I wouldn't stop just because DH told/asked me to. I would take his views on board, and then probably say that we should go with the flow and see what happens.

My DD self-weaned at 11mo, and my DS was never that interested tbh!!! He refused to bf from about 9mo and I had the devils own job getting any milk into him until after he was 12mo! SO any plans I had of bfing until DCs were 2yo would have gone by the wayside anyway.

teaandcakeplease · 26/07/2010 20:33

I felt very under pressure to give up BF as my H (at the time) couldn't seem to find another way to arouse me he liked, to get it on. He was very strange and didn't even like getting friendly when I was pregnant to be fair. I did give up sooner than I'd have liked in the hope of rekindling my sex life

Shame after the second baby by the time I gave up at 6 months his affair had already started

So I know my experience may warp my advice but honey it's your body, your decision!

harley85 · 27/07/2010 07:18

teaandcake-

we had a talk last night and he is fully supportive, i explained the guidlines more and said we should wait and see... were not even there yet! it wasnt an arguement and he wasnt being an arse so i think he realises he prop shouldnt have even bought up the subject so early on.

but when it comes to it... My decision my body

OP posts:
mollycuddles · 27/07/2010 07:19

yankncock any "friend" of mine who said bf was disgusting would be kicked to touch. So it's ok for dh to fondle and lick my boobs but my baby getting nourishment from them isn't on???? What is wrong with some people?

slushy · 27/07/2010 13:39

It should be a joint decision to a certain extent, for e.g if you have more than one dc and are finding bf hard and it is effecting the other child.

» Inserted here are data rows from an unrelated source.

===== config.mk =====
export PLATFORM = sky130hd
export DESIGN_NAME = tr_step_ctrl
export DESIGN_NICKNAME = d
export VERILOG_FILES = /design/src/rtl/tr_step_ctrl.sv
export SDC_FILE = /design/constraint.sdc
export NUM_CORES = 1
export LEC_CHECK = 0
export CAP_MARGIN = 20
export CORE_ASPECT_RATIO = 1.2
export CORE_MARGIN = 4
export CORE_UTILIZATION = 50
export CTS_BUF_LIST = sky130_fd_sc_hd__clkbuf_8
export DETAILED_ROUTE_END_ITERATION = 16
export DONT_BUFFER_PORTS = 1
export GPL_TIMING_DRIVEN = 0
export SYNTH_ARGS = -nofsm -noshare
export SYNTH_HDL_FRONTEND = slang
export SYNTH_SLANG_ARGS = --single-unit

===== constraint.sdc =====
create_clock -name clk -period 3.8 [get_ports clk]
set_input_delay 0.57 -clock clk [delete_from_list [all_inputs] [get_ports clk]]
set_output_delay 0.57 -clock clk [all_outputs]
set_load 0.02 [all_outputs]
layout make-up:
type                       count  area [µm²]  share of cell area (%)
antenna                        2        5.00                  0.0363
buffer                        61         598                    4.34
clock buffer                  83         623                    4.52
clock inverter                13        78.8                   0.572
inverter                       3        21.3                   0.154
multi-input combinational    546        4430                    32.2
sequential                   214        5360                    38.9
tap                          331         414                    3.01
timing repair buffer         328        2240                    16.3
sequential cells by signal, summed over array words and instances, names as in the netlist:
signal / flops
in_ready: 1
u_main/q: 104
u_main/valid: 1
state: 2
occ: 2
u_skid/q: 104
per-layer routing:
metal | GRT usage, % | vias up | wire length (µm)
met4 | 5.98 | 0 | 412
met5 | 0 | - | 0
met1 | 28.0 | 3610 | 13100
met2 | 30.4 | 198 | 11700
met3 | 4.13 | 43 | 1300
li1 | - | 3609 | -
===== src/rtl/mem_arb_defs_pkg.sv =====
// Shared encodings for the unified memory-port arbiter: FSM states and
// request-owner tags.
package mem_arb_defs;

  typedef enum logic [1:0] {
    IDLE = 2'd0,
    IGNT = 2'd1,
    DGNT = 2'd2,
    RESP = 2'd3
  } arb_state_t;

  typedef enum logic {
    OWN_I = 1'b0,
    OWN_D = 1'b1
  } arb_owner_t;

endpackage


===== src/rtl/mem_arb_starve.sv =====
// Fetch-starvation counter: counts data grants taken while a fetch waits and
// flags when the limit is reached. Used only when MEM_ARB_FAIR_EN is defined.
module mem_arb_starve #(
  parameter int LIMIT = 4
) (
  input  logic clk,
  input  logic reset,
  input  logic clr,
  input  logic inc,
  output logic hit
);

  localparam int CW = $clog2(LIMIT + 1);
  localparam logic [CW-1:0] LIM = CW'(LIMIT);

  logic [CW-1:0] count;

  always_ff @(posedge clk or negedge reset) begin
    if (!reset) begin
      count <= '0;
    end else if (clr) begin
      count <= '0;
    end else if (inc && (count != LIM)) begin
      count <= count + 1'b1;
    end
  end

  assign hit = (count == LIM);

endmodule


===== src/rtl/mem_port_arbiter.sv =====
// Shares one memory port between instruction fetch and load/store, data first.
// Optional fetch anti-starvation is enabled by defining MEM_ARB_FAIR_EN.
module mem_port_arbiter
  import mem_arb_defs::*;
#(
  parameter int WIDTH        = 32,
  parameter int ADRWIDTH     = 32,
  parameter int STARVE_LIMIT = 4
) (
  input  logic                clk,
  input  logic                reset,
  input  logic                iread,
  input  logic [ADRWIDTH-1:0] iadr,
  output logic [WIDTH-1:0]    irdata,
  output logic                iready,
  input  logic                dread,
  input  logic                dwrite,
  input  logic [ADRWIDTH-1:0] dadr,
  input  logic [WIDTH-1:0]    dwdata,
  output logic [WIDTH-1:0]    drdata,
  output logic                dready,
  output logic [ADRWIDTH-1:0] memadr,
  output logic [WIDTH-1:0]    memwdata,
  output logic                memread,
  output logic                memwrite,
  input  logic [WIDTH-1:0]    memrdata,
  input  logic                memready
);

  arb_state_t state, state_next;
  arb_owner_t winner;
  logic       grant;
  logic       dreq;
  logic       starve_hit;

  assign dreq = dread | dwrite;

  if (STARVE_LIMIT < 1) begin : g_bad_limit
    $error("STARVE_LIMIT must be at least 1");
  end

`ifdef MEM_ARB_FAIR_EN
  mem_arb_starve #(
    .LIMIT(STARVE_LIMIT)
  ) u_starve (
    .clk  (clk),
    .reset(reset),
    .clr  (grant && (winner == OWN_I)),
    .inc  (grant && (winner == OWN_D) && iread),
    .hit  (starve_hit)
  );
`else
  assign starve_hit = 1'b0;
`endif

  always_ff @(posedge clk or negedge reset) begin
    if (!reset) begin
      state <= IDLE;
    end else begin
      state <= state_next;
    end
  end

  // A starved fetch only overrides data priority when both sides are asking.
  always_comb begin
    state_next = state;
    grant      = 1'b0;
    winner     = OWN_D;
    unique case (state)
      IDLE: begin
        if (dreq && !(iread && starve_hit)) begin
          grant      = 1'b1;
          winner     = OWN_D;
          state_next = DGNT;
        end else if (iread) begin
          grant      = 1'b1;
          winner     = OWN_I;
          state_next = IGNT;
        end
      end
      IGNT, DGNT: begin
        if (memready) begin
          state_next = RESP;
        end
      end
      RESP: state_next = IDLE;
      default: state_next = IDLE;
    endcase
  end

  // Command is captured on grant and held until memory completes; a write
  // wins over a read when both are raised together.
  always_ff @(posedge clk or negedge reset) begin
    if (!reset) begin
      memadr   <= '0;
      memwdata <= '0;
      memread  <= 1'b0;
      memwrite <= 1'b0;
      irdata   <= '0;
      drdata   <= '0;
      iready   <= 1'b0;
      dready   <= 1'b0;
    end else begin
      unique case (state)
        IDLE: begin
          if (grant) begin
            if (winner == OWN_D) begin
              memadr   <= dadr;
              memwdata <= dwdata;
              memwrite <= dwrite;
              memread  <= ~dwrite;
            end else begin
              memadr   <= iadr;
              memwdata <= '0;
              memread  <= 1'b1;
              memwrite <= 1'b0;
            end
          end
        end
        IGNT: begin
          if (memready) begin
            memread  <= 1'b0;
            memwrite <= 1'b0;
            irdata   <= memrdata;
            iready   <= 1'b1;
          end
        end
        DGNT: begin
          if (memready) begin
            memread  <= 1'b0;
            memwrite <= 1'b0;
            drdata   <= memwrite ? '0 : memrdata;
            dready   <= 1'b1;
          end
        end
        RESP: begin
          iready <= 1'b0;
          dready <= 1'b0;
        end
        default: begin
          iready <= 1'b0;
          dready <= 1'b0;
        end
      endcase
    end
  end

endmodule


===== config.mk =====
export PLATFORM = sky130hd
export DESIGN_NAME = mem_port_arbiter
export DESIGN_NICKNAME = d
export VERILOG_FILES = /design/src/rtl/mem_arb_defs_pkg.sv /design/src/rtl/mem_arb_starve.sv /design/src/rtl/mem_port_arbiter.sv
export SDC_FILE = /design/constraint.sdc
export NUM_CORES = 1
export LEC_CHECK = 0
export ABC_CLOCK_PERIOD_IN_PS = 1750
export CORE_MARGIN = 5
export CORE_UTILIZATION = 36
export DETAILED_ROUTE_END_ITERATION = 8
export GPL_TIMING_DRIVEN = 0
export PLACE_DENSITY_LB_ADDON = 0.08
export RECOVER_POWER = 50
export SETUP_SLACK_MARGIN = 0.02
export SLEW_MARGIN = 25
export SYNTH_ARGS = -nofsm -noshare
export SYNTH_HDL_FRONTEND = slang
export SYNTH_SLANG_ARGS = --single-unit

===== constraint.sdc =====
create_clock -name clk -period 1.75 [get_ports clk]
set_input_delay 0.35 -clock clk [delete_from_list [all_inputs] [get_ports clk]]
set_output_delay 0.35 -clock clk [all_outputs]
set_load 0.005 [all_outputs]

==> summary.txt <==
Timing
  • Final Worst Setup Slack: 0.0531 ns
  • Final hold vios: 0
  • Final Max Tran Viols: 0
  • Final setup fails: 0
  • Clock Skews: 0.00627 ns
  • Tcrit/Tclk final: 0.970
  • Minimum clock period: 1.70 ns
  • RSZ-0062 raised after global routing: true
  • F_max: 0.589 GHz
  • Slew HR: 0.610
  • Hold_ws: 0.223 ns
  • Worst Max-Slew Pin Slew: 0.585 ns

Die
  • Die height: 132 µm
  • Initial cell density of the core: 0.367
  • Cell Rows: 44
  • Core area: 14600 µm²
  • Top Ports: 266
  • DIE WIDTH: 132 µm
  • Die area: 17400 µm²

CTS
  • Clock sinks: 134
  • Clock transition at path regs: 0.05 ns
  • Htree depth: 4
  • Root Driver: clkbuf_16
  • Worst-Skew Late Latency: 0.42 ns
  • CTS tree: done
  • Num CTS Buffers: 17
  • Clk buf depth: 2

Synth
  • Synth Area in XOR/XNOR: 0
  • Largest family of logic cells by synthesized area: compound AO/OA/AOI/OAI gates
  • Syn. warnings: 0
  • Syn Area/Cell: 11.7 µm²
  • Simple logic cell fraction of the synthesized area: 0.120
  • Synthesized flop and latch total: 134
  • Netlist cell types: 25
  • Syn_nets: 595
  • Post-Synth Adder-Cell Area: 0.00934
  • Synth top area cells: dfrtp_1 (63%), mux2_2 (7.1%), a22o_1 (5.4%), nor2_1 (4.8%), o22ai_1 (4.0%)
  • Cell Area, Synth: 5360 µm²
  • Post-Syn Instances: 457
  • Sequential share of the synthesized area: 0.626
  • Mux cell area share after synthesis: 0.0752
  • Synth area leader: dfrtp_1
  • Synth top area share: 0.626
  • Post-synthesis compound-gate area fraction: 0.135

Critical path
  • CP startpoint kind: register
  • Worst R2R End: memread
  • Crit Path Max Fanout: 7
  • Crit path from: state[1]
  • WP data required: 2.05 ns
  • CP arrival: 1.99 ns
  • Setup Crit Path Kind: reg -> reg
  • Worst Reg-to-Reg Cells: 5
  • Setup slack, reg-to-reg: 0.05 ns
  • CP Capture Point: memread
  • Crit. End Element: register
  • Reg2reg start: state[1]

Global routing
  • Largest net degree at the start of global routing: 80
  • Initial antenna violation count: 0
  • Vias in the first global route: 4873
  • First-pass GRT wire length: 25900 µm
  • Congestion Overflow GR: 0
  • Overall Global Routing Usage: 0.185

Routing
  • Detailed Routing Iterations Pass 1: 4
  • Final wirelength: 16100 µm
  • DRT iter0 DRCs: 199
  • Antenna viol nets, final: 0
  • Vias: 4559
  • Remaining DRCs: 0
  • WL per Instance: 17.1 µm
  • Vias per Instance: 4.85

Final layout
  • Filler cells: 1237
  • Fin area: 8950 µm²
  • Util after Layout: 0.613
  • Most common cell after layout, fill and taps aside: clkdlybuf4s50_1
  • Area Growth Syn to Fin: 67.0%
  • Antenna fix cells: 0
  • Final #Nets: 882
  • Layout cells sized above 1: 0.135
  • Storage cell area: 3350 µm²
  • Most frequent cells in the layout: clkdlybuf4s50_1 (261), dfrtp_1 (133), nor2_1 (68)
  • Area of the multi-input gates: 1850 µm²

Placement
  • DP Area: 8260 µm²
  • Final GP Congestion: 0.804
  • DP HPWL: 12000 µm
  • Pre-CTS WS: -0.372 ns
  • IO Port Bufs: 264

Outcome
  • Status: complete, no violations

Power
  • Sequential share of power: 0.330
  • Maximum vdd drop: 0.842 mV
  • P_int: 11.5 mW
  • Clock power share: 0.240
  • Power per cell area: 1820 nW/µm²
  • Net Switching: 4.85 mW
  • Gate power share: 0.431
  • Leak Pwr: 3.81 nW
  • Switching share of power: 0.297

Run
  • Max Cap Viol: 0

Worst hold path
  • Worst min path class: in -> reg
==> kinds of logic after synthesis <==
kind of cell	Yosys count
simple gates	141
flops	134
compound gates	108
mux	36
buf+inv	34
fa+ha+maj	4
==> sequential cells by signal (all words and copies together), names as in the netlist <==
signal,flops
memwdata,32
irdata,32
dready,1
iready,1
state,2
drdata,32
memadr,32
memread,1
memwrite,1
==> routing by layer <==
metal | vias up | wire length, µm | GRT usage
met5 | - | 0 | 0
met4 | 0 | 442 | 0.0777
met2 | 193 | 7590 | 0.287
li1 | 2159 | - | -
met1 | 2181 | 6580 | 0.228
met3 | 26 | 1470 | 0.0782
==> worst max-delay path, stage by stage, from the launching register on <==
cell      delay (ns)
dfrtp_1         0.40
inv_2           0.12
ha_4            0.23
nor2b_1         0.16
a211oi_2        0.33
mux2_4          0.34
==> power groups by stage <==
stage                     Clock, mW  Sequential, mW  Combinational [mW]
after CTS                      3.98            5.38                7.08
after global placement            0            5.36                6.85
after global routing           4.12            5.57                7.71
after detailed placement          0            5.42                6.95
after floorplan                   0            5.48                2.72
final                          3.91            5.38                7.02
==> worst min path at each step <==
stage	startpoint	to	slack (ns)	depth (start not counted)
2_1_floorplan	reset	drdata[0]	0.05	0
3_3_place_gp	drdata[3]	drdata[3]	0.46	2
3_5_place_dp	reset	irdata[9]	0.38	1
4_1_cts	memready	dready	0.20	2
5_1_grt	memready	dready	0.22	2
6_report	memready	dready	0.22	2
==> area by class of cell <==
cell class | count | share of cell area
timing repair buffer | 268 | 0.299
tap | 184 | 0.0257
multi-input combinational | 289 | 0.206
clock inverter | 12 | 0.0224
sequential | 134 | 0.375
buffer | 31 | 0.0210
inverter | 3 | 0.00126
clock buffer | 19 | 0.0495
==> cells in the mapped netlist <==
cell,count
a211oi_2,1
a21oi_1,2
a221oi_1,1
a22o_1,33
buf_1,1
buf_2,14
buf_4,11
clkbuf_1,5
dfrtp_1,134
ha_1,4
inv_1,3
mux2_2,34
mux2i_1,2
nand2_1,35
nand2b_1,32
nand2b_4,1
nand4bb_1,1
nor2_1,68
nor2b_1,3
nor3_2,1
o21ai_0,34
o21ai_1,1
o22ai_1,34
o2bb2ai_1,1
o31a_1,1
==> per-stage QoR <==
step / instances / setup TNS [ns] / power, mW
2_1_floorplan: 457 / 0 / 8.20
3_3_place_gp: 905 / -671.44 / 12.2
3_5_place_dp: 906 / -13.36 / 12.4
4_1_cts: 940 / 0 / 16.4
5_1_grt: 940 / -0.0453 / 17.4
6_report: 940 / 0 / 16.3
==> timing repair <==
action                                 in CTS  in global routing
endpoints found under the hold margin      78                  0
hold buffers                                1                  0
setup buffers                               2                  0
setup endpoints to repair                  33                 68
pin swaps                                   1                  1
resized for setup                           4                 13
(Power assumes the default switching activity.)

However I would be very disappointed if my dp asked me to give up bf so he could have me back and I think the suggestion to put mine and dc health at risk for such a selfish reason would mean he would lose a lot of respect from me and effectively never get me back again. But that is just me.

Dp has only once suggested giving up bf and he said it so we could TTC because he wanted me to check whether bf and pg would put strain on me or the fetus.

YanknCock · 27/07/2010 21:19

molly, I do agree somewhat, but this particular friend is a tricky situation. She has some mental health problems that mean I am careful about getting in her face about anything (hard to understand without knowing the situation, but trust me, she is actually very fragile under her strong opinions). At one point she did admit some of why she was badgering me about using formula was down to her own guilt over not wanting to breastfeed.

So I shrug it off from her, but anyone else would get an earful!